Course description and aims

Light absorption and emission are important concept to understand photochemistry. In this course, we learn about light and its interaction with molecules in terms of classical electromagnetism and quantum mechanics. Examples of light absorption spectrum are explained with electronic state and oscillator strength. Later part of this course is about emission from high temperature, light, and chemically excited states. Inorganic materials are also described not only for organic molecules. Mechanism of laser also described in order to apply for measurements and reactions.
This course is for the students without back ground of photochemistry and photo physics. Knowledge and ability acquired through this course will help students enjoy photochemisty and photophysics in the future.

Student learning outcomes

By the end of this course, students will have the following abilities:
1) To describe light absorption by molecules in terms of classical electromagnetism and quantum mechanics.
2) To explain the relation between light absorption by light and electronic states of a molecule.
3) To explain principles and applications of luminescent mechanism.
4) To explain principles of laser.

Keywords

electronic state of molecules, Born-Oppenheimer approximation, Frank-Condon principle, thermoluminescence, photoluminescence, chemiluminescence, laser

Competencies that will be developed

Intercultural skills Communication skills Specialist skills Critical thinking skills Practical and/or problem-solving skills

Class flow

At the beginning of each class, the previous lecture is reviewed. At the end of class, contents of the lecture is summarized. 'Required learning' is needed to be completed outside of the classroom for preparation and review purposes.

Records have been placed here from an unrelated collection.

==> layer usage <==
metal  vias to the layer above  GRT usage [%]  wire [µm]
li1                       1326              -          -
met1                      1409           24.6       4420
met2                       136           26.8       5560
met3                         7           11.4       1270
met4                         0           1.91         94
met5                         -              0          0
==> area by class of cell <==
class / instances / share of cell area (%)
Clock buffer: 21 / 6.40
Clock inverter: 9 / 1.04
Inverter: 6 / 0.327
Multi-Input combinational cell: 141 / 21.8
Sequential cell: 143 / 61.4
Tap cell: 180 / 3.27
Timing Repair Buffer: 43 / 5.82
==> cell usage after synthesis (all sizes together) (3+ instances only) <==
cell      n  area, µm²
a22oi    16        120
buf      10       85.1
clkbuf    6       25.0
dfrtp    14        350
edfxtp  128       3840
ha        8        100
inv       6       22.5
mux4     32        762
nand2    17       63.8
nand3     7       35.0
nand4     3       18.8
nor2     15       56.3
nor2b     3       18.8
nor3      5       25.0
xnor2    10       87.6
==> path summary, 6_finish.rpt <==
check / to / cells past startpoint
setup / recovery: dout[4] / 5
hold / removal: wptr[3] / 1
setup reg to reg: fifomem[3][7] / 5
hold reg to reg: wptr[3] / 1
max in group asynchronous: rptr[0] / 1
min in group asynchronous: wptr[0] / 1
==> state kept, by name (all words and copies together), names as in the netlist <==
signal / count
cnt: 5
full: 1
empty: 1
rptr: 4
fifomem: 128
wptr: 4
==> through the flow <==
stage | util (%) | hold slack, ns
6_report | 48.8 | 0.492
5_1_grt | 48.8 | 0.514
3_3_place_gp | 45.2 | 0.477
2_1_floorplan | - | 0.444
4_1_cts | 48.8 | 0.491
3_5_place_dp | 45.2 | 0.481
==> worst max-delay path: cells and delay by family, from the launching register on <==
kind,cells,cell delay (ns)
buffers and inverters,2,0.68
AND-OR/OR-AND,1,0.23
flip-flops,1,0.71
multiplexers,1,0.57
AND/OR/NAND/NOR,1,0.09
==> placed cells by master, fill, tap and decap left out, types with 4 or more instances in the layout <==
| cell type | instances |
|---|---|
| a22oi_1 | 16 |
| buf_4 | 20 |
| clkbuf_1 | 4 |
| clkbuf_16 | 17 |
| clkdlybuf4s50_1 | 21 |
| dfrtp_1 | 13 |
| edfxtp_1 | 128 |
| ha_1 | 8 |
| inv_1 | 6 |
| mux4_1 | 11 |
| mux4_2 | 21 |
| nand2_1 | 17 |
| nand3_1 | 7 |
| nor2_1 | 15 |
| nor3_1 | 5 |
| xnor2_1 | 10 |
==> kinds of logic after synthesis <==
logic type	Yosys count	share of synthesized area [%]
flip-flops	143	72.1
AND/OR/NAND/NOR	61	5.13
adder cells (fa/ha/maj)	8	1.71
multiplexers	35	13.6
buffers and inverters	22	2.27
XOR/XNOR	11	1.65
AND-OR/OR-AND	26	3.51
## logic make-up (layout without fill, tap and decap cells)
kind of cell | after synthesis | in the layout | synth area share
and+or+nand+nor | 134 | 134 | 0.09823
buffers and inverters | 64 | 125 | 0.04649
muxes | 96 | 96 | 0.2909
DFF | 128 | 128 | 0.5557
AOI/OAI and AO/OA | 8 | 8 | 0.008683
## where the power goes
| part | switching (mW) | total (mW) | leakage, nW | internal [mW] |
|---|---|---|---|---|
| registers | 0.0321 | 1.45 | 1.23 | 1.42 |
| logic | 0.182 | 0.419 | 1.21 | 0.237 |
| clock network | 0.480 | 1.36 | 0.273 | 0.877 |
--- config.mk ---
export PLATFORM = sky130hd
export DESIGN_NAME = cntwithsel
export DESIGN_NICKNAME = cntwithsel
export VERILOG_FILES = /design/flow/design.v
export SDC_FILE = /design/flow/constraint.sdc
export NUM_CORES = 4
export LEC_CHECK = 1
export CORE_AREA = 10 10 70 70
export DIE_AREA = 0 0 80 80
--- design.v ---
module cntwithsel #(
    parameter BITWIDTH = 4  
) (
    input wire iClk,  
    input wire iRstN,  
    input wire iSel, 
    input wire iClr, 
    output wire [BITWIDTH - 1:0] oCnt
);
    reg [BITWIDTH - 1:0] oCnt0;
    reg [BITWIDTH - 1:0] oCnt1;
    wire [BITWIDTH - 1:0] oCnt_plus_1;
    always@(posedge iClk or negedge iRstN) begin
        if(~iRstN) begin
            oCnt0 <= 0;
            oCnt1 <= 0;
        end else begin
            if(iClr) begin
                oCnt0 <= 0;
                oCnt1 <= 0;
            end else begin   
                if(iSel) begin
                    oCnt0 <= oCnt0;
                    oCnt1 <= oCnt_plus_1;
                end else begin
                    oCnt0 <= oCnt_plus_1;
                    oCnt1 <= oCnt1;
                end     
            end
        end
    end
    assign oCnt_plus_1 = oCnt + 1;
    assign oCnt = ((iSel) ? oCnt1 : oCnt0);
endmodule
--- constraint.sdc ---
current_design cntwithsel

set clk_period 2.6
set clk_io_pct 0.2

create_clock -name clk0 -period $clk_period [get_ports {iClk}]

set non_clock_inputs [all_inputs -no_clocks]
set_input_delay [expr $clk_period * $clk_io_pct] -clock clk0 $non_clock_inputs
set_output_delay [expr $clk_period * $clk_io_pct] -clock clk0 [all_outputs]
--- run.sh ---
#!/bin/bash
# OpenROAD 26Q1-2900-gdf79404cd8, Yosys 0.63+post, stock flow scripts
make -C /OpenROAD-flow-scripts/flow DESIGN_CONFIG=/design/flow/config.mk WORK_HOME=/design/flow/orfs finish
==> ci_impl_report.md <==
## PnR job results

| Metric | Value |
|---|---|
| Status | completed |
| Area growth, synth to finish | 34.7% |
| Biggest area cells | dfrtp_1, mux2_2, xor2_1, nor2_1, nand4_4 |
| # hold bufs at CTS | 0 |
| Vias in the first global route | 248 |
| Worst-path maximum fanout | 7 |
| Cycle use final | 82.6% |
| Area leader, netlist | dfrtp_1 |
| Mean area per synthesized cell | 11.9 µm² |
| Final Max Tran Viols | 0 |
| Cell Type Count | 13 |
| Chip Area, Yosys | 418 µm² |
| Post-route DRC | 0 |
| Seq/Total Area, Yosys | 47.9% |
| Final setup viols | 0 |
| Peak VDD IR | 189 µV |
| I/O pins | 8 |
| Largest net degree at the start of global routing | 9 |
| Worst reg2reg path endpoint | oCnt0[2]$_DFFE_PN0P_ |
| Required @ worst endpoint | 2.08 ns |
| Kind of critical path | input pin to primary output |
| Syn. warnings | 1 |
| Worst hold start | oCnt0[3]$_DFFE_PN0P_ |
| Max stage delay on crit path | 0.42 ns |
| TNS Setup | 0 ns |
| Worst Hold Depth | 2 |
| Total GRT Usage | 2.68% |
| CP Capture Type | primary output |
| Total power | 0.275 mW |
| Cell Rows | 21 |
| Overflow after GRT | 0 |
| Max_cap viols | 0 |
| Pwr Density | 489 mW/mm² |
| Worst r2r src | oCnt1[0]$_DFFE_PN0P_ |
| Initial core utilization | 12.2% |
| Via density | 2.97 |
| Hold Crit Endpoint | oCnt0[3]$_DFFE_PN0P_ |
| Via count | 267 |
| Final count of hold timing violations | 0 |
| Min cycle time layout | 2.15 ns |
| Hold Crit Class | flop to flop |
| Initial antenna violation count | 0 |
| Syn Inst Count | 35 |
| Chip area | 0.00640 mm² |
| Seq cells post-synth | 8 |
| Achievable Freq | 466 MHz |
| Drt total wl | 812 µm |
| CTS sink count | 8 |
| Die Ht | 80 µm |
| Drt first pass iters | 2 |
| CTS Root Buffer Type | clkbuf_4 |
| Cells in synth_stat.txt | 35 |
| Worst Tran Pin Value | 0.378 ns |
| Int Power | 0.209 mW |
| DIE WIDTH | 80 µm |
| R2R cell count | 5 |
| Worst skew pair latency | 0.25 ns |
| Fill cells | 391 |
| DR WL/cell | 9.02 µm |
| GPL Wtd Cong | 0.764 |
| Tool warnings | 25 |
| Hold Slack | 0.542 ns |
| Reg clk slew, reported paths | 0.05 ns |
| I/O Buffers | 7 |
| CTS max path bufs | 2 |
| Core Footprint | 0.00342 mm² |
| Antenna diode count | 0 |
| Iteration-0 DRC Markers | 2 |
| Worst Setup SP | iSel |
| Setup bufs post-CTS | 0 |
| Max-area cell share | 47.9% |
| TritonCTS clock tree | done |
| H-tree depth | 1 |
| Unrepaired setup endpoints after global routing | no |
| Switch Pwr | 0.0663 mW |
| CP max-delay cell | clkdlybuf4s50_1 |
| Inserted Clock Buffers | 3 |
| Share of power burned in registers | 50.6% |
| Data arrival, critical path | 1.63 ns |
| Netlist Area Pre-Place | 418 µm² |
| Comb power frac | 15.6% |
| Fin util | 16.5% |
| CP Launch Type | input pin |
| Slew HR | 74.7% |
| Ordered cell list for the critical path | dlymetal6s2s_1, mux2_2, clkdlybuf4s50_1 |
| Power share of the clock group | 33.8% |
| Post-CTS Resized | 0 |
| Skew final | 0.00408 ns |
| First-pass GRT wire length | 1300 µm |
| R2R Setup Slk | 1.17 ns |
| Layout cell share with drive strength beyond 1 | 22.7% |
| LEAKAGE | 0.252 nW |
| Sw frac | 24.1% |
| Final antenna-violating net count | 0 |
## power by group through the flow
stage     Clock [mW]  Sequential [mW]  Combinational (mW)
4_1_cts       0.0984            0.139              0.0439
6_report      0.0931            0.139              0.0428
5_1_grt        0.104            0.141              0.0477
## how the worst max path moves through the flow
stage,slack (ns),end,cells past startpoint
CTS,0.05,oCnt[0],3
global route,0.39,oCnt[1],3
finish,0.45,oCnt[0],3
## kinds of logic (layout without fill, tap and decap cells)
kind of cell | after synthesis | count (layout) | share of synthesized area (%)
xor gates and xnor gates | 6 | 6 | 12.6
adders and majority gates | 1 | 1 | 2.99
buffers and inverters | 2 | 11 | 3.59
DFF | 8 | 8 | 47.9
muxes | 6 | 6 | 15.6
and+or+nand+nor | 12 | 12 | 17.4
## critical path, delay by kind of cell
| family | cells | cell delay, ns |
|---|---|---|
| buffers and inverters | 2 | 0.70 |
| multiplexers | 1 | 0.40 |
## cells in the mapped netlist
cell,count
ha_1,1
nand2_1,1
mux2_2,4
nor2_1,8
and2b_2,1
buf_6,1
dfrtp_1,8
mux2i_1,2
xnor2_1,2
xor2_1,4
buf_1,1
nand4_4,1
nand4b_1,1
## layout by cell type (no fill, tap or decap)
| cell type | netlist | routed |
|---|---|---|
| dlymetal6s2s_1 | 0 | 1 |
| and2b_2 | 1 | 1 |
| mux2i_1 | 2 | 2 |
| nand2_1 | 1 | 1 |
| nand4_4 | 1 | 1 |
| mux2_2 | 4 | 4 |
| xnor2_1 | 2 | 2 |
| ha_1 | 1 | 1 |
| dfrtp_1 | 8 | 8 |
| clkbuf_4 | 0 | 3 |
| clkdlybuf4s50_1 | 0 | 6 |
| xor2_1 | 4 | 4 |
| buf_4 | 0 | 1 |
| nor2_1 | 8 | 8 |
| nand4b_1 | 1 | 1 |
## stage by stage
step	cells	setup slack, ns	instance area [µm²]
global route	90	0.391	563
finish	90	0.453	563
global placement	87	0.0717	538
detailed placement	87	0.0649	538
CTS	90	0.0524	561
floorplan	35	0.939	418
## area by class of cell
cell class / count / area [µm²] / area share [%]
Multi-Input combinational cell: 25 / 203 / 36.0
Sequential cell: 8 / 200 / 35.6
Timing Repair Buffer: 8 / 80.1 / 14.2
Tap cell: 46 / 57.6 / 10.2
Clock buffer: 3 / 22.5 / 4.00
## metal layers
| metal | vias to the layer above | wire length [µm] | global-route usage [%] |
|---|---|---|---|
| met1 | 123 | 416 | 3.85 |
| met2 | 9 | 286 | 2.81 |
| met4 | 0 | 0 | 0.176 |
| met3 | 0 | 108 | 2.50 |
| li1 | 135 | - | - |
| met5 | - | 0 | 0 |
## sequential cells by signal, indices dropped and copies added (netlist names)
signal and count:
oCnt1 4, oCnt0 4
Power and IR drop assume default switching activity.
===== ./run.sh =====
#!/bin/bash
# OpenROAD 26Q1-2900-gdf79404cd8, Yosys 0.63+post, stock flow scripts
make -C /OpenROAD-flow-scripts/flow DESIGN_CONFIG=/design/flow/config.mk WORK_HOME=/design/flow/orfs finish

===== ./config.mk =====
export PLATFORM = sky130hd
export DESIGN_NAME = sobolrng
export DESIGN_NICKNAME = sobolrng
export VERILOG_FILES = /design/flow/design.v
export SDC_FILE = /design/flow/constraint.sdc
export NUM_CORES = 4
export LEC_CHECK = 1
export CORE_AREA = 10 10 75 75
export DIE_AREA = 0 0 85 85

===== ./constraint.sdc =====
current_design sobolrng

set clk_period 2.2
set clk_io_pct 0.2

create_clock -name clk0 -period $clk_period [get_ports {iClk}]

set non_clock_inputs [all_inputs -no_clocks]
set_input_delay [expr $clk_period * $clk_io_pct] -clock clk0 $non_clock_inputs
set_output_delay [expr $clk_period * $clk_io_pct] -clock clk0 [all_outputs]

===== ./design.v =====
module sobolrng_core #(
    parameter BITWIDTH = 8
) (
    input wire iClk,  
    input wire iRstN,  
    input wire iEn,
    input wire iClr,
    input wire [BITWIDTH - 1: 0] iOneHot,  
    input wire [BITWIDTH*BITWIDTH - 1: 0] dirVec,
    output reg [BITWIDTH - 1: 0] oRand  
);
    wire [BITWIDTH * BITWIDTH - 1: 0] orVec;
    wire [BITWIDTH - 1: 0] vec;
    assign orVec[BITWIDTH - 1: 0] = iOneHot[0] ? dirVec[BITWIDTH - 1: 0] : 0;
    genvar i;
    generate 
        for(i = 1; i < BITWIDTH; i = i + 1) begin
            assign orVec[(i+1)*BITWIDTH-1:i*BITWIDTH] = orVec[i*BITWIDTH-1:(i-1)*BITWIDTH] | (iOneHot[i] ? dirVec[(i+1)*BITWIDTH-1 : i*BITWIDTH] : 0);
        end
    endgenerate
    assign vec = orVec[BITWIDTH*BITWIDTH - 1: (BITWIDTH-1)*BITWIDTH];
    always@(posedge iClk or negedge iRstN) begin
        if(~iRstN) begin
            oRand <= 0;
        end else begin
            if(iClr) begin
                oRand <= 0;
            end else begin
                if(iEn) begin
                    oRand <= oRand ^ vec;
                end else begin 
                    oRand <= oRand;
                end 
            end 
        end
    end
endmodule
module lsz # (
    parameter BITWIDTH = 4,
    parameter LOGBITWIDTH = $clog2(BITWIDTH)  
) (
    input wire [BITWIDTH - 1: 0] iGrey,  
    output wire [BITWIDTH - 1: 0] oOneHot,  
    output reg [LOGBITWIDTH - 1: 0] lszIdx  
);
    wire [BITWIDTH - 1: 0] tc;  
    genvar i;
    assign tc[0] = ~iGrey[0]; 
    generate 
        for (i = 1; i < BITWIDTH; i = i + 1) begin
            assign tc[i] = tc[i - 1] | ~iGrey[i];
        end
    endgenerate
    genvar j;
    assign oOneHot[0] = tc[0];
    generate 
        for(j = 1; j < BITWIDTH; j = j + 1) begin
            assign oOneHot[j] = tc[j - 1] ^ tc[j];
        end
    endgenerate
    always@(*) begin
        case(oOneHot)
            'd1 : lszIdx = 'd0;
            'd2 : lszIdx = 'd1;
            'd4 : lszIdx = 'd2;
            'd8 : lszIdx = 'd3;
            'd16 : lszIdx = 'd4;
            'd32 : lszIdx = 'd5;
            'd64 : lszIdx = 'd6;
            'd128 : lszIdx = 'd7;
            'd256 : lszIdx = 'd8;
            'd512 : lszIdx = 'd9;
            default : lszIdx = 'd0;
        endcase
    end
endmodule
module cntwithen #(
    parameter BITWIDTH = 4  
) (
    input wire iClk,  
    input wire iRstN,  
    input wire iEn, 
    input wire iClr, 
    output reg [BITWIDTH - 1:0] oCnt
);
    always@(posedge iClk or negedge iRstN) begin
        if(~iRstN) begin
            oCnt <= 0;
        end else begin
            if(iClr) begin
                oCnt <= 0;
            end else begin
                oCnt <= oCnt + iEn;
            end
        end
    end
endmodule
module sobolrng #(
    parameter BITWIDTH = 8
) (
    input wire iClk,  
    input wire iRstN,  
    input wire iEn, 
    input wire iClr, 
    output wire [BITWIDTH - 1: 0] sobolseq
);
    wire [BITWIDTH - 1: 0] cntNum;
    wire [BITWIDTH - 1: 0] oneHot;
    wire [BITWIDTH*BITWIDTH - 1: 0] dirVec;
    cntwithen #(
        .BITWIDTH(BITWIDTH)
    ) u_cntwithen (
        .iClk(iClk),
        .iRstN(iRstN),
        .iEn(iEn),
        .iClr(iClr),
        .oCnt(cntNum)
    );
    lsz #(
        .BITWIDTH(BITWIDTH)
    ) u_lsz (
        .iGrey(cntNum),
        .oOneHot(oneHot),
        .lszIdx()
    );
        assign dirVec[1*BITWIDTH-1 : 0*BITWIDTH] = 'd128;
        assign dirVec[2*BITWIDTH-1 : 1*BITWIDTH] = 'd64;
        assign dirVec[3*BITWIDTH-1 : 2*BITWIDTH] = 'd32;
        assign dirVec[4*BITWIDTH-1 : 3*BITWIDTH] = 'd16;
        assign dirVec[5*BITWIDTH-1 : 4*BITWIDTH] = 'd8;
        assign dirVec[6*BITWIDTH-1 : 5*BITWIDTH] = 'd4;
        assign dirVec[7*BITWIDTH-1 : 6*BITWIDTH] = 'd2;
        assign dirVec[8*BITWIDTH-1 : 7*BITWIDTH] = 'd1;
    sobolrng_core #(
        .BITWIDTH(BITWIDTH)
    ) u_sobolrng_core (
        .iClk(iClk),
        .iRstN(iRstN),
        .iEn(iEn),
        .iClr(iClr),
        .iOneHot(oneHot),
        .dirVec(dirVec),
        .oRand(sobolseq)
    );
endmodule

==> results.yml <==
# implementation run metrics
global_routing:
  globalRouteTotalUtil: 0.04136
  overflow: 0
  grt_pass1_vias: 566
  antenna_found_initial: 0
  grt_pass1_wl_um: 2553
  grt_max_degree: 17
final_timing:
  report.final.slew_viol_count: 0
  fin_crit_sh: 0.8599
  worst_slack_ns: 0.3083
  relSlewSlack: 0.5332
  tightest_slew_ns: 0.6980
  setup_viol: 0
  clock_skew_ns: 0.0006406
  hold_violations: 0
  rsz0062_at_grt: "false"
  period_minus_slack_ns: 1.892
  hold_ws_ns: 0.5463
  setup_tns_ns: 0
  fmax_ghz: 0.5286
min_path:
  whs_endpoint: "u_cntwithen.oCnt[7]$_DFF_PN0_"
  min_from: "u_cntwithen.oCnt[7]$_DFF_PN0_"
  worstHoldPathCells: 2
  hp-class: "register to register"
yosys:
  syn_area_um2: 752.0
  ys_cells: 71
  top_area_cell: "dfrtp_1"
  ys_ff: 16
  synth.area.top_cells: "dfrtp_1, a21oi_1, o21ai_0"
  synth.distinct_cells: 22
  syn_inst: 71
  avgSynthCellArea_um2: 10.59
  ys_seq_share: 0.5324
  synth_warnings: 3
  yosysTopAreaCellShare: 0.5324
  yosys_area_um2: 752.0
placed_design:
  place_area_um2: 920.9
  gp_routability_congestion: 0.7526
  place_inst: 131
  pre_cts_ws_ns: 0.09152
  portBuffers: 11
  hpwl_um: 1067
clock_network:
  clock_path_buffers: 2
  insertion_delay_ns: 0.24
  cts_tree: "yes"
  postCtsSetupRepairBufs: 0
  cts_buffers: 3
  cts_resized: 0
  cts_root_buf: "clkbuf_8"
  hold_buffers: 0
  cts.clk_slew.worst_paths_ns: 0.06
  cts.sinks: 16
  h-tree-depth: 1
routing:
  drtAntennaViolNets: 0
  drc_errors: 0
  route.antenna.diode_count: 0
  drt_iter0_drc: 26
  num_vias: 580
  viasPerCell: 4.328
  routed_wl_um: 1502
  post_drt_wl_per_cell_um: 11.21
  firstDrtPassIters: 4
floorplan:
  io_pins: 12
  die_w_um: 85
  std_cell_rows: 23
  fp_util: 0.1853
  die_y_um: 85
  die_area_mm2: 0.007225
  core_area_mm2: 0.004058
setup_path:
  crit_fanout: 3
  reg2reg_to: "u_cntwithen.oCnt[6]$_DFF_PN0_"
  start_kind: "primary input"
  cp_data_required_time_ns: 2.36
  r2r-start: "u_cntwithen.oCnt[0]$_DFF_PN0_"
  rrSetupSlack_ns: 0.62
  end_kind: "register"
  ff2ff_path_depth: 5
  path_class: "primary input to register"
  crit_arrival_ns: 2.05
flow_run:
  openroad.warnings: 25
  drv_cap: 0
final_layout:
  drive_gt1_frac: 0.1071
  area_growth_pct: 27.95
  fin_util: 0.2371
  stdcell_area_um2: 962.2
  fin_cells: 134
pwr:
  finalPower_mw: 0.5643
  ir_worst_vdd_mv: 0.4331
  power_leakage_nw: 0.3695
  powerDensity_mw_per_mm2: 586.4
run_status:
  status: "complete, no violations"
worst max path at each step:
stage / startpoint / slack, ns / to
6_report: iEn / 0.31 / u_cntwithen.oCnt[6]$_DFF_PN0_
5_1_grt: iEn / 0.21 / u_cntwithen.oCnt[6]$_DFF_PN0_
4_1_cts: iEn / 0.32 / u_cntwithen.oCnt[6]$_DFF_PN0_
layout by cell type, fill, tap and decap left out, drive strengths merged:
cell type and count:
a21oi 9, o21ai 6, or2b 1, nand4 2, clkdlybuf4s50 11, nor2b 3
nand3 3, or3 6, clkbuf 3, o31ai 3, nor2 5, xor2 3
dfrtp 16, nand4b 1, ha 2, nand2b 1, or4 3, xnor2 2
buf 1, nand2 3
registers in the layout (all words and copies together) (netlist names):
| name | cells |
|---|---|
| u_sobolrng_core.oRand | 8 |
| u_cntwithen.oCnt | 8 |
critical path: stages:
cell             delay [ns]
clkdlybuf4s50_1        0.53
ha_1                   0.21
ha_1                   0.22
nand2_1                0.09
or3_2                  0.42
a21oi_1                0.15
final cells by class:
cell class	count	area [um^2]
multi-input cells	53	340.3
well taps	50	62.56
clock buffers	3	41.29
fillers	417	3095
repair buffers	12	117.6
flip-flops and latches	16	400.4
cells in the mapped netlist:
library cell	number
o21ai_0	6
xnor2_1	2
ha_1	2
buf_4	1
or3_1	3
nand3_1	2
clkbuf_1	1
nand2b_1	1
nand4_1	1
or2b_1	1
or4_1	3
nor2b_1	3
nand3_2	1
nand4b_1	1
nand4_2	1
or3_2	3
nor2_1	5
nand2_1	3
o31ai_1	3
dfrtp_1	16
a21oi_1	9
xor2_1	3
cell families after synthesis:
kind of cell | after synthesis | synth area share
AOI/OAI and AO/OA | 18 | 0.1298
xor gates and xnor gates | 5 | 0.05825
adders and majority gates | 2 | 0.03327
buffers and inverters | 2 | 0.01497
DFF | 16 | 0.5324
and+or+nand+nor | 28 | 0.2313
routing by layer:
| metal | track usage | vias to the layer above | wire, um | share of wire |
|---|---|---|---|---|
| met4 | 0.001497 | 0 | 4 | 0.0027 |
| li1 | - | 287 | - | - |
| met3 | 0.02890 | 2 | 170 | 0.11 |
| met1 | 0.05315 | 271 | 743 | 0.49 |
| met5 | 0 | - | 0 | 0 |
| met2 | 0.05858 | 20 | 584 | 0.39 |
report_power, final:
group	total (mW)	internal (mW)	switching, mW
Clock	0.211	0.121	0.0899
Sequential	0.311	0.302	0.00895
Combinational	0.0421	0.0225	0.0196
Total	0.564	0.446	0.119
Power figures rest on the tool's default switching activity, not on a simulated workload.
File: /design/flow/design.v
module sobolflex_core #(
    parameter BITWIDTH = 8
) (
    input wire iClk,  
    input wire iRstN,  
    input wire iSel,
    input wire iClr,
    input wire [BITWIDTH - 1: 0] iOneHot,  
    input wire [BITWIDTH*BITWIDTH - 1: 0] dirVec,
    output wire [BITWIDTH - 1: 0] oRand  
);
    wire [BITWIDTH * BITWIDTH - 1: 0] orVec;
    wire [BITWIDTH - 1: 0] vec;
    reg [BITWIDTH - 1: 0] oRand0;
    reg [BITWIDTH - 1: 0] oRand1;
    wire [BITWIDTH - 1: 0] oRand_vec;
    assign orVec[BITWIDTH - 1: 0] = iOneHot[0] ? dirVec[BITWIDTH - 1: 0] : 0;
    genvar i;
    generate 
        for(i = 1; i < BITWIDTH; i = i + 1) begin
            assign orVec[(i+1)*BITWIDTH-1:i*BITWIDTH] = orVec[i*BITWIDTH-1:(i-1)*BITWIDTH] | (iOneHot[i] ? dirVec[(i+1)*BITWIDTH-1 : i*BITWIDTH] : 0);
        end
    endgenerate
    assign vec = orVec[BITWIDTH*BITWIDTH - 1: (BITWIDTH-1)*BITWIDTH];
    always@(posedge iClk or negedge iRstN) begin
        if(~iRstN) begin
            oRand0 <= 0;
            oRand1 <= 0;
        end else begin
            if(iClr) begin
                oRand0 <= 0;
                oRand1 <= 0;
            end else begin    
                if(iSel) begin
                    oRand0 <= oRand0;
                    oRand1 <= oRand_vec;
                end else begin 
                    oRand0 <= oRand_vec;
                    oRand1 <= oRand1;
                end 
            end 
        end
    end
    assign oRand_vec = oRand ^ vec;
    assign oRand = (iSel) ? oRand1 : oRand0;
endmodule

Course schedule/Required learning

  Course schedule Required learning
Class 1 Interaction between light and molecules What is light? Explain the electromagnetic interaction between light and molecules.
Class 2 Electronic configuration of molecular ground state Explain Born-Oppenherimer approximation in terms of molecular orbitals, vibrational, and spin states.
Class 3 Oscillator strength and Frank-Condon principle What factors govern light absorption spectrum?
Class 4 Charge transfer complex and exciplex Show examples of light absorption and emission depending intermolecular interaction
Class 5 Thermoluminescence mechanism Luminescence mechanism, Planck's law
Class 6 Photoluminescence mechanism Phosphor, transition probability
Class 7 Chemiluminescence mechanism Excitation energy
Class 8 Laser Population inversion, optical resonator

Textbook(s)

Principles of Molecular Photochemistry -An Introduction- by N. J. Turro, V. Ramamuthy, J.C. Scaiano, University Science Books

Reference books, course materials, etc.

Principles of Molecular Photochemistry -An Introduction- by N. J. Turro, V. Ramamuthy, J.C. Scaiano, translation supervised by Haruo Inoue, Osamu Ito, Maruzen Publishing (in Japanese)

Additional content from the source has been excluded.